Caltech feeds an intense curiosity, a burning desire to understand, to grapple with hard problems and to own them! As Feynman said when asked about winning the Nobel Prize: “The prize is the pleasure of finding the thing out, the kick in the discovery, the observation that other people use it [my work].”
|Jim Fruchterman receiving the Caltech Distinguished Alumni Award from Caltech President Jean Lou Chameau, May 18, 2013|
However, my concern today is that technology professionals have drifted over the last century away from directly applying the benefits of science and technology to the needs of all of humanity. The need to get practical, to find a business model that provides massive financial return to investors, means that many great ideas get put back on the shelf when the inventors realize that they aren’t a fit for the venture capital model. Now, as a successful tech entrepreneur, I’ve benefited from California’s incredible venture machine, which creates immense value for individuals and for society. Of course: from its founding Caltech has been a testament to the generosity of donors who succeeded in business. But, we can’t fully realize the promise of Caltech and institutions like it if we only market our products to the richest 1% or 5% of the world’s population. It wasn’t too many years ago when our pharmaceutical industry more or less argued that people with AIDS in Africa should die rather than to license their medicines for low cost manufacture.
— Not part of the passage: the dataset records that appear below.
`src/hw/rtl/afr_pkg.sv`:
```
package afr_pkg;

  // buffer geometry
  localparam int BUF_DEPTH = 256;
  localparam int BUF_AW    = (BUF_DEPTH > 1) ? $clog2(BUF_DEPTH) : 1;
  localparam int FILL_W    = $clog2(BUF_DEPTH + 1);
  localparam int MEM_AW    = BUF_AW + 1;
  localparam int MEM_WORDS = 2 ** MEM_AW;

  // op queue between front and back
  localparam int QUEUE_DEPTH = 2;
  localparam int QUEUE_AW    = $clog2(QUEUE_DEPTH);

  // command codes on the input channel
  typedef enum logic [1:0] {
    CMD_RX   = 2'd0,
    CMD_READ = 2'd1,
    CMD_ACK  = 2'd2,
    CMD_NONE = 2'd3
  } cmd_t;

  // classified operation
  typedef enum logic [1:0] {
    OP_RX,
    OP_READ,
    OP_ACK,
    OP_NONE
  } op_kind_t;

  typedef struct packed {
    op_kind_t   kind;
    logic [7:0] data;  // received byte or read index
  } op_t;

  // receive framing phase
  typedef enum logic [2:0] {
    PH_ADDR_HI = 3'd0,
    PH_ADDR_LO = 3'd1,
    PH_LEN_HI  = 3'd2,
    PH_LEN_LO  = 3'd3,
    PH_DATA    = 3'd4
  } rx_phase_t;

  // back end sequencer
  typedef enum logic {
    B_EXEC,
    B_READ
  } back_state_t;

endpackage

```
`src/hw/rtl/afr_back.sv`:
```
module afr_back
  import afr_pkg::*;
(
  input  logic        clk,
  input  logic        rst,
  input  logic [15:0] own_address,
  input  logic        op_valid,
  output logic        op_pop,
  input  op_t         op,
  output logic        out_valid,
  input  logic        out_ready,
  output logic        frame_done,
  output logic        frame_accepted,
  output logic        message_ready,
  output logic [15:0] ready_length,
  output logic [7:0]  read_data,
  output logic        overflow
);

  // sequencer
  back_state_t state;
  back_state_t state_next;

  // frame state
  rx_phase_t   phase;
  rx_phase_t   phase_next;
  logic [15:0] frame_address;
  logic [15:0] frame_address_next;
  logic [15:0] frame_length;
  logic [15:0] frame_length_next;
  logic [15:0] byte_count;
  logic [15:0] byte_count_next;
  logic        active_select;
  logic        active_select_next;
  logic        ready_flag;
  logic        ready_flag_next;
  logic [15:0] kept_length;
  logic [15:0] kept_length_next;
  logic [FILL_W-1:0] fill_act;
  logic [FILL_W-1:0] fill_act_next;
  logic [FILL_W-1:0] fill_inact;
  logic [FILL_W-1:0] fill_inact_next;

  // execute results
  logic        ex_done;
  logic        ex_accepted;
  logic        ex_overflow;
  logic        ex_end;
  logic [15:0] ex_len;
  logic [15:0] bc_inc;
  logic [15:0] idx_wide;

  // buffer memory
  logic [7:0]        mem [MEM_WORDS];
  logic              mem_we;
  logic [MEM_AW-1:0] mem_waddr;
  logic              rd_en;
  logic [MEM_AW-1:0] mem_raddr;
  logic [7:0]        mem_q;
  logic              rd_hit;

  // handshake control
  logic slot_free;
  logic exec_fire;
  logic load_exec;
  logic load_read;

  assign slot_free = !out_valid || out_ready;
  assign bc_inc    = byte_count + 16'd1;
  assign idx_wide  = {8'h00, op.data};
  assign mem_waddr = {active_select, byte_count[BUF_AW-1:0]};
  assign mem_raddr = {~active_select, idx_wide[BUF_AW-1:0]};

  // next state
  always_comb begin
    state_next = state;
    unique case (state)
      B_EXEC: begin
        if (op_valid && slot_free && op.kind == OP_READ) begin
          state_next = B_READ;
        end
      end
      B_READ: begin
        if (slot_free) begin
          state_next = B_EXEC;
        end
      end
      default: state_next = B_EXEC;
    endcase
  end

  // sequencer outputs
  always_comb begin
    op_pop    = 1'b0;
    exec_fire = 1'b0;
    rd_en     = 1'b0;
    load_exec = 1'b0;
    load_read = 1'b0;
    unique case (state)
      B_EXEC: begin
        if (op_valid && slot_free) begin
          op_pop = 1'b1;
          if (op.kind == OP_READ) begin
            rd_en = 1'b1;
          end else begin
            exec_fire = 1'b1;
            load_exec = 1'b1;
          end
        end
      end
      B_READ: begin
        load_read = slot_free;
      end
      default: begin
        op_pop = 1'b0;
      end
    endcase
  end

  // frame handling for one non-read op
  always_comb begin
    phase_next         = phase;
    frame_address_next = frame_address;
    frame_length_next  = frame_length;
    byte_count_next    = byte_count;
    active_select_next = active_select;
    ready_flag_next    = ready_flag;
    kept_length_next   = kept_length;
    fill_act_next      = fill_act;
    fill_inact_next    = fill_inact;
    ex_done            = 1'b0;
    ex_accepted        = 1'b0;
    ex_overflow        = 1'b0;
    ex_end             = 1'b0;
    ex_len             = frame_length;
    mem_we             = 1'b0;

    unique case (op.kind)
      OP_RX: begin
        unique case (phase)
          PH_ADDR_LO: begin
            frame_address_next = {frame_address[15:8], op.data};
            phase_next         = PH_LEN_HI;
          end
          PH_LEN_HI: begin
            frame_length_next = {op.data, 8'h00};
            phase_next        = PH_LEN_LO;
          end
          PH_LEN_LO: begin
            ex_len            = {frame_length[15:8], op.data};
            frame_length_next = ex_len;
            if (ex_len == 16'd0) begin
              ex_end = 1'b1;
            end else begin
              phase_next = PH_DATA;
            end
          end
          PH_DATA: begin
            if (byte_count < 16'(BUF_DEPTH)) begin
              mem_we        = exec_fire;
              fill_act_next = fill_act + FILL_W'(1);
            end else begin
              ex_overflow = 1'b1;
            end
            byte_count_next = bc_inc;
            if (bc_inc == frame_length) begin
              ex_end = 1'b1;
            end
          end
          default: begin
            frame_address_next = {op.data, 8'h00};
            phase_next         = PH_ADDR_LO;
          end
        endcase
      end
      OP_ACK:  ready_flag_next = 1'b0;
      OP_READ: ex_len = frame_length;
      OP_NONE: ex_len = frame_length;
      default: ex_len = frame_length;
    endcase

    // end of frame: swap on a match, then zero the active buffer's fill count
    if (ex_end) begin
      ex_done         = 1'b1;
      phase_next      = PH_ADDR_HI;
      byte_count_next = 16'd0;
      if (frame_address == own_address) begin
        ex_accepted        = 1'b1;
        active_select_next = ~active_select;
        ready_flag_next    = 1'b1;
        kept_length_next   = ex_len;
        fill_inact_next    = fill_act_next;
      end
      fill_act_next = '0;
    end
  end

  // control and frame state registers
  always_ff @(posedge clk) begin
    if (rst) begin
      state         <= B_EXEC;
      phase         <= PH_ADDR_HI;
      frame_address <= 16'd0;
      frame_length  <= 16'd0;
      byte_count    <= 16'd0;
      active_select <= 1'b0;
      ready_flag    <= 1'b0;
      kept_length   <= 16'd0;
      fill_act      <= '0;
      fill_inact    <= '0;
    end else begin
      state <= state_next;
      if (exec_fire) begin
        phase         <= phase_next;
        frame_address <= frame_address_next;
        frame_length  <= frame_length_next;
        byte_count    <= byte_count_next;
        active_select <= active_select_next;
        ready_flag    <= ready_flag_next;
        kept_length   <= kept_length_next;
        fill_act      <= fill_act_next;
        fill_inact    <= fill_inact_next;
      end
    end
  end

  // buffer memory, registered read
  always_ff @(posedge clk) begin
    if (mem_we) begin
      mem[mem_waddr] <= op.data;
    end
    if (rd_en) begin
      mem_q  <= mem[mem_raddr];
      rd_hit <= (idx_wide < {{(16 - FILL_W){1'b0}}, fill_inact});
    end
  end

  // result register
  always_ff @(posedge clk) begin
    if (rst) begin
      out_valid <= 1'b0;
    end else if (load_exec || load_read) begin
      out_valid <= 1'b1;
    end else if (out_ready) begin
      out_valid <= 1'b0;
    end
  end

  always_ff @(posedge clk) begin
    if (load_exec) begin
      frame_done     <= ex_done;
      frame_accepted <= ex_accepted;
      message_ready  <= ready_flag_next;
      ready_length   <= kept_length_next;
      read_data      <= 8'h00;
      overflow       <= ex_overflow;
    end else if (load_read) begin
      frame_done     <= 1'b0;
      frame_accepted <= 1'b0;
      message_ready  <= ready_flag;
      ready_length   <= kept_length;
      read_data      <= rd_hit ? mem_q : 8'h00;
      overflow       <= 1'b0;
    end
  end

endmodule

```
I want to advocate for “giving the sleeves off your vest” strategy! Top tech companies like Google, Facebook and IBM have figured out how to make vast quantities of money by giving away their core product, or building products on top of open source and free software. Keep the business focus on those top markets that justify the venture capital returns, that feed our successful business enterprises. But, allow the benefits of technology to reach far beyond the top of the pyramid. To the greatest extent possible, be open. Support open data, open access to research, open content and open source.
When I ask the owners of intellectual property to license their creations to my nonprofit, for free, for these markets where they have already decided that they can’t make money, they say yes: 80% of the time! People are immensely proud of their creations and would love to see them used to benefit more people. Think of the freedom that can be promoted by greater sharing of the benefits of science and technology: freedom from hunger, from thirst, from illness, freedom from ignorance, illiteracy, from lack of education, freedom from human rights abuses, from tyranny.
If we can do that, by being as open and sharing as we can be, we’ll better realize the founding values of Caltech and its motto: “you shall know the truth, and the truth shall set you free!”